Ever see a movie called "Coal Black and De Sebben Dwarfs"?

I didn't think so. Made in 1943, it's never shown on television and was never released on video.

It's a wildly racist cartoon, a clumsy spoof on Snow White. There's a fat "mammy" in it. All the characters are Black, and their huge lips speak solely in the exaggerated "darky" dialect so beloved by Americans who were fighting fascism.

This little gem of bigot cinema was "canceled" because it's racist trash, and was intended to perpetuate the image of Black people as funny-talking dimwits suitable for picking cotton.

Ah, but we forget, and, when Pepe Le Pew, that adorable rape-y skunk, was "canceled," cranky patriots all over the nation reminded us that it starts with cartoon skunks and ends with jack-booted transexual storm troopers taking away our guns and our Bibles. Even Speedy Gonzales never jumped to a conclusion so fast.

In the interest of full disclosure, my last name is resoundingly French; I can speak the language, and I had relatives who made Pepe Le Pew sound like the King of England.

The plot of every Pepe Le Pew cartoon is the same. A black cat (who has no dialogue) is somehow marked with a white stripe down her back. Sometimes, she walks under a ladder and tips over a bucket of white paint. Sometimes it's something else. But she ends up with a white stripe down her back. With the stripe, she appears to be a female skunk, and is immediately pursued by the smelly (and horny) Pepe Le Pew, a skunk with a French accent as thick as bouillabaisse.

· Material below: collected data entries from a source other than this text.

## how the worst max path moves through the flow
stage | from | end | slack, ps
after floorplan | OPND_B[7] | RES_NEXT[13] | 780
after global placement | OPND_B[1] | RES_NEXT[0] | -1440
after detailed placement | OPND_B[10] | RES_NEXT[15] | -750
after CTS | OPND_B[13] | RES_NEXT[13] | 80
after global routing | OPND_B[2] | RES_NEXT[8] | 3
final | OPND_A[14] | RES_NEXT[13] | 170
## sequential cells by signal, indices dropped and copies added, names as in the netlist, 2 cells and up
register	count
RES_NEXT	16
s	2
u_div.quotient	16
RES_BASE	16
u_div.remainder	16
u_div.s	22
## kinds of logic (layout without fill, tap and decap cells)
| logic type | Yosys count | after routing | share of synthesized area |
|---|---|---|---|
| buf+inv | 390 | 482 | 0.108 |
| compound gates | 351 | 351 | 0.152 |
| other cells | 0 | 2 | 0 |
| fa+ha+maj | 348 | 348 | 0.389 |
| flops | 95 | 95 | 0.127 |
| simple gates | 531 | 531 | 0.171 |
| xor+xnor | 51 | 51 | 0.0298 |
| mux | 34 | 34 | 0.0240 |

Pepe tries to kiss her. She turns her head away. Pepe grabs her, but she slips his grip. He chases her and she runs, emitting a frightened "mew." Throw in a pint of Southern Comfort and an 8-year-old pickup truck, and it's most of the dates I had in high school.

 

Ah, the girls of my high school, who literally, physically struggled to escape our superior strength and brightly burning single desire. Some of us used more muscle than others, but the girls, like the cat, said nothing, particularly if they lost.

I've been a terribly focused teenage boy, and I didn't need one more voice telling me to pursue, to grab, to take. I didn't need Pepe Le Pew or the cartoons in Playboy magazine that showed the boss chasing a secretary around her desk until she ended up giggling and giving in to him.

If it hadn't been for my father's soft reasoning and hard hands, I might have been one of the boys who used too much muscle to get what he wanted.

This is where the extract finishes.